_Exercise prompt_:
In the records below, find the line with "stage3 <= stage2;" and the line with "addr_oe_o <= owns_bus(next_state);". Print both exactly, along with every line between them, and no other line.

──────── Data in this exercise

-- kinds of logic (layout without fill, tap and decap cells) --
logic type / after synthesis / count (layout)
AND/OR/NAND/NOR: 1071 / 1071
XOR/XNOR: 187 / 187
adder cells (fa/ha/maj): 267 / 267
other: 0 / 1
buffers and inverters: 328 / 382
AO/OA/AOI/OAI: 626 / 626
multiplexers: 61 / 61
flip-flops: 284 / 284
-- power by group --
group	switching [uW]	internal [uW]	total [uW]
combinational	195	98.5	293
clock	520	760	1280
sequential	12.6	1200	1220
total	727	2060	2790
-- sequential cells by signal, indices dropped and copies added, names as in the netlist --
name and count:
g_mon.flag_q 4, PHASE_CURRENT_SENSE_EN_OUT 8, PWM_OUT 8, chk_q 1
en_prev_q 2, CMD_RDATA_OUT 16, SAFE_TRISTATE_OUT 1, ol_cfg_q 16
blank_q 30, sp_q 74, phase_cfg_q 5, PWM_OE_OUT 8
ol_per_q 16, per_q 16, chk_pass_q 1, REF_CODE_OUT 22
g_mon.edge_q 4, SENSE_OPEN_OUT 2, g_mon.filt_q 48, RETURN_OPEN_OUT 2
$ cat config.mk
export PLATFORM = sky130hd
export DESIGN_NAME = local_bus_addr_arbitration
export DESIGN_NICKNAME = d
export VERILOG_FILES = /design/src/rtl/local_bus_addr_arbitration.v
export VERILOG_INCLUDE_DIRS = /design/src /design/src/rtl
export SDC_FILE = /design/constraint.sdc
export NUM_CORES = 1
export LEC_CHECK = 0
export BUFFER_PORTS_ARGS = -buffer_cell sky130_fd_sc_hd__buf_2
export CAP_MARGIN = 0
export CORE_ASPECT_RATIO = 0.75
export CORE_UTILIZATION = 25
export DETAILED_ROUTE_END_ITERATION = 6
export PLACE_DENSITY = 0.52
export REMOVE_ABC_BUFFERS = 1
export SYNTH_ARGS = -nofsm -noshare
export SYNTH_HDL_FRONTEND = slang
export SYNTH_SLANG_ARGS = --single-unit
$ cat constraint.sdc
create_clock -name clock_i -period 1.97 [get_ports clock_i]
set_input_delay 0.197 -clock clock_i [delete_from_list [all_inputs] [get_ports clock_i]]
set_output_delay 0.197 -clock clock_i [all_outputs]
set_load 0.005 [all_outputs]
$ cat src/rtl/local_bus_defs.vh
// constants for the local bus address and arbitration port
`ifndef LOCAL_BUS_DEFS_VH
`define LOCAL_BUS_DEFS_VH
`define ADDR_W 32
`define REG_OFFSET_W 12
`define ROLE_MASTER_BURST 1'b0
`define ROLE_MASTER_SIZE 1'b0
`define PIN_IDLE_N 1'b1
`define FLAG_RST 1'b0
`define ADDR_RST 32'h00000000
`define OFFSET_RST 12'h000
`endif

$ cat src/rtl/local_bus_addr_arbitration.v
// local bus address port, bus arbitration and reset role strapping
`timescale 1ns/10ps
`include "local_bus_defs.vh"
// Operation
// - drive address as master, input as slave
// - slave captures address when transfer start sampled
// - master address launched after rising edge
// - register offset from low twelve bits
// - owner holds bus busy asserted
// - master asserts bus busy from rising edge
// - negate bus busy before releasing line
// - sample bus busy on rising edges
// - optional asynchronous arbitration sampling mode
// - burst pin used only at reset
// - role chosen from burst and size pins
// - request bus on rising edges
// - sample bus grant on rising edges
module local_bus_addr_arbitration (
  input wire clock_i,
  input wire resetn_i,
  input wire async_arb_i,
  input wire burst_in_progress_n_i,
  input wire transfer_size_hi_i,
  input wire transfer_start_n_i,
  input wire [31:0] addr_i,
  output reg [31:0] addr_o,
  output reg addr_oe_o,
  input wire bus_grant_n_i,
  input wire bus_busy_n_i,
  output reg bus_busy_n_o,
  output reg bus_busy_n_oe_o,
  output reg bus_request_n_o,
  input wire xfer_req_i,
  input wire [31:0] xfer_addr_i,
  input wire xfer_done_i,
  output reg owner_o,
  output reg master_role_o,
  output reg slave_hit_o,
  output reg [31:0] slave_addr_o,
  output reg [11:0] slave_offset_o
);
  // ownership states; the slave state holds until the next reset
  localparam ST_IDLE = 3'h0;
  localparam ST_REQUEST = 3'h1;
  localparam ST_OWN = 3'h2;
  localparam ST_NEGATE = 3'h3;
  localparam ST_SLAVE = 3'h4;
  // slots of the two arbitration inputs in the filter
  localparam ARB_GRANT = 0;
  localparam ARB_BUSY = 1;
  localparam ARB_LINES = 2;

  reg [2:0] state;
  reg [2:0] next_state;
  reg strap_done;
  wire [ARB_LINES-1:0] arb_pin;
  wire [ARB_LINES-1:0] arb_filt;
  wire grant_now;
  wire busy_now;
  wire slave_take;
  genvar arb_idx;

  // the state that owns the bus and drives address and busy low
  function owns_bus;
    input [2:0] st;
    begin
      owns_bus = (st == ST_OWN);
    end
  endfunction

  // busy stays driven one cycle longer than ownership
  function drives_busy;
    input [2:0] st;
    begin
      drives_busy = owns_bus(st) || (st == ST_NEGATE);
    end
  endfunction

  // slave address qualifier
  function start_seen;
    input [2:0] st;
    input start_n;
    begin
      start_seen = (st == ST_SLAVE) && !start_n;
    end
  endfunction

  assign arb_pin[ARB_GRANT] = bus_grant_n_i;
  assign arb_pin[ARB_BUSY] = bus_busy_n_i;

  // async mode filters the arbitration lines; a level counts once the last two stages agree
  generate
    for (arb_idx = 0; arb_idx < ARB_LINES; arb_idx = arb_idx + 1)
    begin : g_arb_filter
      reg stage1;
      reg stage2;
      reg stage3;
      reg level;
      always @(posedge clock_i or negedge resetn_i)
      begin
        if (!resetn_i)
        begin
          stage1 <= `PIN_IDLE_N;
          stage2 <= `PIN_IDLE_N;
          stage3 <= `PIN_IDLE_N;
          level <= `PIN_IDLE_N;
        end
        else
        begin
          stage1 <= arb_pin[arb_idx];
          stage2 <= stage1;
          stage3 <= stage2;
          if (stage2 == stage3)
            level <= stage3;
        end
      end
      assign arb_filt[arb_idx] = level;
    end
  endgenerate

  // synchronous mode uses the pins as sampled at this edge; the filter adds four edges of latency
  assign grant_now = async_arb_i ? arb_filt[ARB_GRANT] : bus_grant_n_i;
  assign busy_now = async_arb_i ? arb_filt[ARB_BUSY] : bus_busy_n_i;
  assign slave_take = start_seen(state, transfer_start_n_i);

  // strap caught at first edge after reset release; burst pin ignored afterwards
  always @(posedge clock_i or negedge resetn_i)
  begin
    if (!resetn_i)
    begin
      strap_done <= `FLAG_RST;
      master_role_o <= `FLAG_RST;
    end
    else if (!strap_done)
    begin
      strap_done <= 1'b1;
      master_role_o <= (burst_in_progress_n_i == `ROLE_MASTER_BURST) &&
                       (transfer_size_hi_i == `ROLE_MASTER_SIZE);
    end
  end

  // request stays out until the grant and an idle busy line are seen together
  always @*
  begin
    next_state = state;
    case (state)
      ST_IDLE:
      begin
        if (strap_done && !master_role_o)
          next_state = ST_SLAVE;
        else if (strap_done && xfer_req_i)
          next_state = ST_REQUEST;
      end
      ST_REQUEST:
      begin
        if (!grant_now && busy_now)
          next_state = ST_OWN;
      end
      ST_OWN:
      begin
        if (xfer_done_i)
          next_state = ST_NEGATE;
      end
      ST_NEGATE:
      begin
        next_state = ST_IDLE;
      end
      ST_SLAVE:
      begin
        next_state = ST_SLAVE;
      end
      default:
      begin
        next_state = ST_IDLE;
      end
    endcase
  end

  always @(posedge clock_i or negedge resetn_i)
  begin
    if (!resetn_i)
    begin
      state <= ST_IDLE;
      bus_request_n_o <= `PIN_IDLE_N;
      bus_busy_n_o <= `PIN_IDLE_N;
      bus_busy_n_oe_o <= `FLAG_RST;
      addr_o <= `ADDR_RST;
      addr_oe_o <= `FLAG_RST;
      owner_o <= `FLAG_RST;
    end
    else
    begin
      state <= next_state;
      bus_request_n_o <= !(next_state == ST_REQUEST);
      owner_o <= owns_bus(next_state);
      // one cycle driven high before release avoids a slow pull-up edge
      bus_busy_n_o <= !owns_bus(next_state);
      bus_busy_n_oe_o <= drives_busy(next_state);
      addr_oe_o <= owns_bus(next_state);
      if ((state == ST_REQUEST) && owns_bus(next_state))
        addr_o <= xfer_addr_i;
    end
  end

  // slave capture only on edge with transfer start asserted
  always @(posedge clock_i or negedge resetn_i)
  begin
    if (!resetn_i)
    begin
      slave_hit_o <= `FLAG_RST;
      slave_addr_o <= `ADDR_RST;
      slave_offset_o <= `OFFSET_RST;
    end
    else
    begin
      slave_hit_o <= slave_take;
      if (slave_take)
      begin
        slave_addr_o <= addr_i;
        slave_offset_o <= addr_i[`REG_OFFSET_W-1:0];
      end
    end
  end
endmodule

==> results of run 1 <==
==> worst reg2reg max path: stages (launching register included) <==
cell	delay, ns
dfstp_2	0.52
and3b_1	0.21
o211ai_4	0.21
buf_12	0.23
mux2_2	0.38
==> Yosys cell counts (2+ instances only) <==
master	number
buf_4	16
mux2_2	62
maj3_1	2
dfrtp_1	72
a21o_2	2
a21oi_1	4
mux2_1	2
dfstp_2	10
buf_6	4
==> per-stage QoR <==
step	setup slack (ns)	setup TNS, ns	total power, W
5_1_grt	0.0631	0	0.00450
4_1_cts	0.160	0	0.00438
2_1_floorplan	-0.259	-14.63	0.00218
6_report	0.187	0	0.00428
3_5_place_dp	0.307	0	0.00252
3_3_place_gp	0.329	0	0.00251
==> per-layer routing <==
| metal | up-vias | part of all wire [%] | routed length (um) |
|---|---|---|---|
| met5 | - | 0 | 0 |
| met4 | 0 | 1.5 | 93 |
| met3 | 8 | 7.5 | 463 |
| met2 | 83 | 46 | 2830 |
| met1 | 997 | 45 | 2820 |
| li1 | 961 | - | - |
==> sequential cells by signal, indices dropped and copies added (netlist names), 2 cells and up <==
register / count
g_arb_filter.stage3: 2
g_arb_filter.stage2: 2
slave_addr_o: 32
addr_o: 32
g_arb_filter.stage1: 2
g_arb_filter.level: 2
state: 3
==> power by group through the flow <==
stage / Clock (W) / Combinational (W) / Sequential [W]
global placement: 0 / 0.000524 / 0.00198
finish: 0.00180 / 0.000521 / 0.00196
global route: 0.00194 / 0.000576 / 0.00198
detailed placement: 0 / 0.000529 / 0.00199
CTS: 0.00188 / 0.000535 / 0.00196
floorplan: 0 / 0.000169 / 0.00201
==> cell families after synthesis <==
family	Yosys count	share of synthesized area, %
buffers and inverters	22	5.49
AND/OR/NAND/NOR	12	2.95
AO/OA/AOI/OAI	10	2.19
multiplexers	64	22.9
other	1	0.119
adder cells (fa/ha/maj)	2	0.637
flip-flops	82	65.7
==> layout make-up <==
class	instances	area share [%]
tap	166	4.72
inverter	2	0.171
timing repair buffer	162	19.8
clock inverter	3	0.966
clock buffer	13	6.65
multi-input combinational	89	20.8
sequential	82	46.9
==> placed cells by master, fill, tap and decap left out, types with 2 or more instances in the layout <==
cell type      synthesis  routed
buf_12                 0       3
dlygate4sd3_1          0       3
a21oi_1                4       4
buf_2                  0     155
dfstp_2               10      10
mux2_2                62      62
a21o_2                 2       2
mux2_1                 2       2
clkbuf_16              0      11
maj3_1                 2       2
dfrtp_1               72      72
==> repair_timing <==
| action | CTS | global route |
|---|---|---|
| endpoints found under the hold margin | 41 | 0 |
| buffers inserted | 0 | 0 |
| hold buffers | 3 | 0 |
==> worst paths after layout <==
path                            cells past startpoint                     end              startpoint  slack (ns)
worst min register to register                      0  g_arb_filter[1].stage2  g_arb_filter[1].stage1        0.36
min in group asynchronous                           2              addr_o[15]                resetn_i        0.39
worst max-delay path                                6               addr_o[1]           bus_grant_n_i        0.19
max in group asynchronous                           3   g_arb_filter[1].level                resetn_i        0.90
worst max register to register                      4              addr_o[14]   g_arb_filter[0].level        0.30
worst min-delay path                                2           master_role_o   burst_in_progress_n_i        0.04
==> impl_metrics.sql, run 1 <==
INSERT INTO impl_metrics (metric_group, metric, value, unit) VALUES
('run_status', 'status', 'finished clean', ''),
('setup_path', 'critPathMaxFanout', '32', ''),
('synth', 'synth_top_cells_by_area', 'dfrtp_1, mux2_2, dfstp_2', ''),
('pwr', 'netSwitchingPower', '0.000923', 'W'),
('cells_and_area', 'final.fill_count', '1202', ''),
('die', 'die_x', '131', 'um'),
('cells_and_area', 'multi_input_comb_area', '915', 'um2'),
('clock_network', 'clock_path_buffers', '2', ''),
('synth', 'netlist.area_leader.share', '57.3', '%'),
('grt', 'grt_pass1_vias', '2061', ''),
('pwr', 'sw_frac_of_total', '21.6', '%'),
('setup_path', 'crit_buf_inv', '3', ''),
('timing', 'final-setup-viol-count', '0', ''),
('setup_path', 'critical_path.top_delay_family', 'buffers and inverters', ''),
('clock_network', 'cts_tree', 'yes', ''),
('setup_path', 'cp_slowest_stage_delay', '0.52', 'ns'),
('timing', 'period_minus_slack', '1.78', 'ns'),
('grt', 'grtUsageMet2', '15.1', '%'),
('timing', 'rsz0062_at_grt', 'false', ''),
('clock_network', 'insertion_delay', '0.33', 'ns'),
('placed_design', 'dpl.cell_count', '498', ''),
('synth', 'syn-cell-area', '3140', 'um2'),
('pwr', 'powerDensity', '972', 'nW/um2'),
('cells_and_area', 'regArea', '2060', 'um2'),
('die', 'dieHeight', '99.1', 'um'),
('synth', 'postSynth.asyncResetShare', '100', '%'),
('die', 'floorplan.io_pins', '157', ''),
('cells_and_area', 'area_growth_syn_to_layout', '40.1', '%'),
('synth', 'synth_top_flop_cell', 'dfrtp_1', ''),
('timing', 'hold_fails_final_rpt', '0', ''),
('setup_path', 'crit_path_top_delay_cell', 'dlygate4sd3_1', ''),
('placed_design', 'detailed_place_hpwl', '4400', 'um'),
('grt', 'grt_overflow', '0', ''),
('synth', 'post_synthesis_cell_type_with_the_largest_combined_area', 'dfrtp_1', ''),
('timing', 'drv_slew', '0', ''),
('timing', 'max_slew.worst_pin.slew', '0.572', 'ns'),
('cells_and_area', 'final_area', '4400', 'um2'),
('clock_network', 'cts_sinks', '82', ''),
('cells_and_area', 'count_of_nets_after_finishing', '420', ''),
('synth', 'post_synth.cell_area_avg', '16.3', 'um2'),
('pwr', 'power_frac_seq', '45.7', '%'),
('placed_design', 'finalWeightedCongestion', '0.723', ''),
('synth', 'synthCells', '193', ''),
('pwr', 'p_int', '0.00336', 'W'),
('die', 'die_area', '13000', 'um2'),
('synth', 'synth.lib_cells_used.distinct', '28', ''),
('placed_design', 'port_buffers', '156', ''),
('setup_path', 'worstPathRequired', '2.18', 'ns'),
('setup_path', 'cp-start-kind', 'primary input', ''),
('synth', 'synth_enable_flop_cells', '0', ''),
('timing', 'fin_worst_skew', '0.00387', 'ns'),
('drt', 'iteration_count_of_the_initial_detailed_routing_pass', '5', ''),
('pwr', 'vdd_ir_drop_max', '0.380', 'mV'),
('clock_network', 'cts.root.buffer_cell', 'clkbuf_16', ''),
('grt', 'groute.layer.met1.usage', '13.2', '%'),
('pwr', 'power_frac_comb', '12.2', '%'),
('synth', 'proportion_of_synthesized_chip_area_in_sequential_cells', '65.7', '%'),
('drt', 'wirelength', '6210', 'um'),
('clock_network', 'clkTransAtPathRegs', '0.06', 'ns'),
('cells_and_area', 'antenna_cells_inserted', '0', ''),
('synth', 'yosysWarningCount', '0', ''),
('drt', 'wire_per_inst', '12.0', 'um'),
('grt', 'grt_first_pass_wirelength', '10300', 'um'),
('pwr', 'power_leakage', '2.25', 'nW'),
('grt', 'grt_start_max_net_pins', '44', ''),
('clock_network', 'cts.htree.levels', '3', ''),
('pwr', 'clock_power_share', '42.1', '%'),
('setup_path', 'worst-endpoint-arrival', '1.99', 'ns'),
('timing', 'maxClockFrequency', '561', 'MHz'),
('drt', 'ant_nets', '0', ''),
('setup_path', 'worst_setup_path_end_kind', 'flip-flop', '');
Note: power is estimated with default switching activity, not from simulation.
==> inputs of run 2 (changes only) <==
CORE_MARGIN = 2   (was default)
==> run 2 against run 1 <==
Effect of this change:
- final cell count unchanged
- utilization increased by 0.15 points
- power increased by 3.5%
- combinational power about the same
- wire length increased by 2.7%
==> impl_metrics.sql, run 2 (synthesis results as in run 1) <==
INSERT INTO impl_metrics (metric_group, metric, value, unit) VALUES
('run_status', 'status', 'finished clean', ''),
('grt', 'grt_usage', '9.41', '%'),
('job', 'cap_violations', '0', ''),
('setup_path', 'crit_path_top_delay_cell', 'dlygate4sd3_1', ''),
('setup_path', 'crit_buf_inv', '3', ''),
('cells_and_area', 'layout_commonest_cell', 'buf_2', ''),
('die', 'floorplan.io_pins', '157', ''),
('die', 'num_rows', '35', ''),
('clock_network', 'cts_hold_repair.buffers', '3', ''),
('setup_path', 'critPathMaxFanout', '32', ''),
('cells_and_area', 'layout.cells.most_common_list', 'buf_2, dfrtp_1, mux2_2', ''),
('drt', 'drc_errors', '0', ''),
('cells_and_area', 'final_instance_count_without_filler_cells', '517', ''),
('clock_network', 'cts_sinks', '82', ''),
('die', 'dieHeight', '101', 'um'),
('die', 'die_x', '133', 'um'),
('clock_network', 'number_of_post_cts_setup_repair_buffers', '0', ''),
('timing', 'period_minus_slack', '1.73', 'ns'),
('setup_path', 'worstPathCellList', 'dlygate4sd3_1 > buf_2 > nor3b_1 > o211ai_4 > buf_12 > mux2_1', ''),
('placed_design', 'dpl.cell_count', '498', ''),
('drt', 'iteration_count_of_the_initial_detailed_routing_pass', '4', ''),
('grt', 'grt_overflow', '0', ''),
('die', 'die_area', '13500', 'um2'),
('timing', 'layout_worst_path_cycle_share', '87.7', '%'),
('clock_network', 'cts.root.buffer_cell', 'clkbuf_16', ''),
('placed_design', 'finalWeightedCongestion', '0.666', ''),
('placed_design', 'detailed_place_hpwl', '4620', 'um'),
('cells_and_area', 'antenna_cells_inserted', '0', ''),
('drt', 'detailedRoute.firstIterationViolations', '43', ''),
('clock_network', 'clock_path_buffers', '2', ''),
('timing', 'hold_fails_final_rpt', '0', ''),
('drt', 'wirelength', '6380', 'um'),
('cells_and_area', 'final.fill_count', '1239', ''),
('clock_network', 'cts-resized-gates', '0', ''),
('cells_and_area', 'layout_top_registers', 'addr_o (32), slave_addr_o (32), state (3)', ''),
('grt', 'grt_antenna_before_repair', '0', ''),
('drt', 'ant_nets', '0', ''),
('setup_path', 'worstPathRequired', '2.18', 'ns'),
('setup_path', 'cp-start-kind', 'primary input', ''),
('drt', 'dr_total_vias', '2055', ''),
('setup_path', 'critical_path.top_delay_family', 'buffers and inverters', ''),
('clock_network', 'cts.htree.levels', '3', ''),
('clock_network', 'clkTransAtPathRegs', '0.06', 'ns'),
('cells_and_area', 'drive_gt1_share', '72.1', '%'),
('timing', 'max_slew.worst_pin.slew', '0.540', 'ns'),
('timing', 'final-setup-viol-count', '0', ''),
('die', 'core_area', '12300', 'um2'),
('setup_path', 'timing_worst_setup_path_type', 'in -> reg', ''),
('grt', 'grt_start_max_net_pins', '44', ''),
('placed_design', 'port_buffers', '156', ''),
('pwr', 'powerDensity', '1000', 'nW/um2'),
('timing', 'maxClockFrequency', '579', 'MHz'),
('cells_and_area', 'count_of_nets_after_finishing', '420', ''),
('setup_path', 'cp_slowest_stage_delay', '0.53', 'ns'),
('clock_network', 'number_of_clock_buffers_inserted_by_tritoncts', '9', ''),
('pwr', 'power_leakage', '2.26', 'nW'),
('drt', 'wire_per_inst', '12.3', 'um'),
('cells_and_area', 'multi_input_comb_area', '915', 'um2'),
('drt', 'viasPerCell', '3.97', ''),
('cells_and_area', 'area_growth_syn_to_layout', '40.7', '%'),
('grt', 'grt_first_pass_wirelength', '9870', 'um'),
('setup_path', 'worst-endpoint-arrival', '1.94', 'ns'),
('pwr', 'vdd_ir_drop_max', '0.350', 'mV'),
('cells_and_area', 'regArea', '2060', 'um2'),
('pwr', 'tot_pwr', '0.00443', 'W'),
('cells_and_area', 'core_utilization_of_the_finished_layout', '36.1', '%'),
('timing', 'fin_setup_tns', '0', 'ns'),
('clock_network', 'cts_tree', 'yes', ''),
('die', 'floorplan.initialDensity', '25.6', '%'),
('timing', 'drv_slew', '0', ''),
('timing', 'fin_worst_skew', '0.00386', 'ns'),
('worst_hold_path', 'worst_hold_path_type', 'in -> reg', ''),
('timing', 'maxSlewHeadroom', '64.0', '%'),
('timing', 'rsz0062_at_grt', 'false', ''),
('grt', 'grt_pass1_vias', '2062', ''),
('setup_path', 'worst_setup_path_end_kind', 'flip-flop', ''),
('clock_network', 'insertion_delay', '0.33', 'ns');
## run 2: cell types whose count changed in the layout (fill, tap and decap cells not counted), sizes merged
| cell | before | now |
|---|---|---|
| bufinv | 1 | 3 |
| clkbuf | 13 | 12 |
| clkinv | 1 | 0 |
## run 2: stage by stage
step / hold slack, ns / cell area [um2] / setup WS [ns]
4_1_cts: 0.0223 / 4420 / 0.241
6_report: 0.0363 / 4420 / 0.242
3_5_place_dp: 0.216 / 4040 / 0.299
2_1_floorplan: -0.0986 / 2980 / -0.259
3_3_place_gp: 0.208 / 4040 / 0.327
5_1_grt: 0.0447 / 4420 / 0.167
## run 2: path summary, 6_finish.rpt
check	from	to	slack, ns	cells past startpoint
setup / recovery	bus_grant_n_i	addr_o[4]	0.24	6
hold / removal	burst_in_progress_n_i	master_role_o	0.04	2
setup reg to reg	g_arb_filter[0].level	addr_o[28]	0.30	4
hold reg to reg	g_arb_filter[0].stage1	g_arb_filter[0].stage2	0.35	0
max in group asynchronous	resetn_i	bus_busy_n_o	0.90	3
min in group asynchronous	resetn_i	slave_addr_o[14]	0.39	2
## run 2: cell type report
type                            instances  share of cell area [%]
Clock buffer                           12                    5.80
Clock inverter                          4                    2.21
Inverter                                2                   0.170
Multi-Input combinational cell         89                    20.7
Sequential cell                        82                    46.7
Tap cell                              166                    4.70
Timing Repair Buffer                  162                    19.8
## run 2: where the power goes
part	internal [W]	total, W	switching, W
sequential	0.00187	0.00196	0.0000836
combinational	0.000318	0.000524	0.000206
clock	0.00131	0.00195	0.000644
## run 2: metal layers
layer  vias to the layer above  GRT usage, %  wire length (um)  part of all wire [%]
met4                         0          3.68               102                   1.6
met1                      1016          11.0              2710                    43
met3                        10          4.02               461                   7.2
met2                        67          15.5              3100                    49
met5                         -             0                 0                     0
li1                        962             -                 -                     -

────────────────

_Result_:
          stage3 <= stage2;
          if (stage2 == stage3)
            level <= stage3;
        end
      end
      assign arb_filt[arb_idx] = level;
    end
  endgenerate

  // synchronous mode uses the pins as sampled at this edge; the filter adds four edges of latency
  assign grant_now = async_arb_i ? arb_filt[ARB_GRANT] : bus_grant_n_i;
  assign busy_now = async_arb_i ? arb_filt[ARB_BUSY] : bus_busy_n_i;
  assign slave_take = start_seen(state, transfer_start_n_i);

  // strap caught at first edge after reset release; burst pin ignored afterwards
  always @(posedge clock_i or negedge resetn_i)
  begin
    if (!resetn_i)
    begin
      strap_done <= `FLAG_RST;
      master_role_o <= `FLAG_RST;
    end
    else if (!strap_done)
    begin
      strap_done <= 1'b1;
      master_role_o <= (burst_in_progress_n_i == `ROLE_MASTER_BURST) &&
                       (transfer_size_hi_i == `ROLE_MASTER_SIZE);
    end
  end

  // request stays out until the grant and an idle busy line are seen together
  always @*
  begin
    next_state = state;
    case (state)
      ST_IDLE:
      begin
        if (strap_done && !master_role_o)
          next_state = ST_SLAVE;
        else if (strap_done && xfer_req_i)
          next_state = ST_REQUEST;
      end
      ST_REQUEST:
      begin
        if (!grant_now && busy_now)
          next_state = ST_OWN;
      end
      ST_OWN:
      begin
        if (xfer_done_i)
          next_state = ST_NEGATE;
      end
      ST_NEGATE:
      begin
        next_state = ST_IDLE;
      end
      ST_SLAVE:
      begin
        next_state = ST_SLAVE;
      end
      default:
      begin
        next_state = ST_IDLE;
      end
    endcase
  end

  always @(posedge clock_i or negedge resetn_i)
  begin
    if (!resetn_i)
    begin
      state <= ST_IDLE;
      bus_request_n_o <= `PIN_IDLE_N;
      bus_busy_n_o <= `PIN_IDLE_N;
      bus_busy_n_oe_o <= `FLAG_RST;
      addr_o <= `ADDR_RST;
      addr_oe_o <= `FLAG_RST;
      owner_o <= `FLAG_RST;
    end
    else
    begin
      state <= next_state;
      bus_request_n_o <= !(next_state == ST_REQUEST);
      owner_o <= owns_bus(next_state);
      // one cycle driven high before release avoids a slow pull-up edge
      bus_busy_n_o <= !owns_bus(next_state);
      bus_busy_n_oe_o <= drives_busy(next_state);
      addr_oe_o <= owns_bus(next_state);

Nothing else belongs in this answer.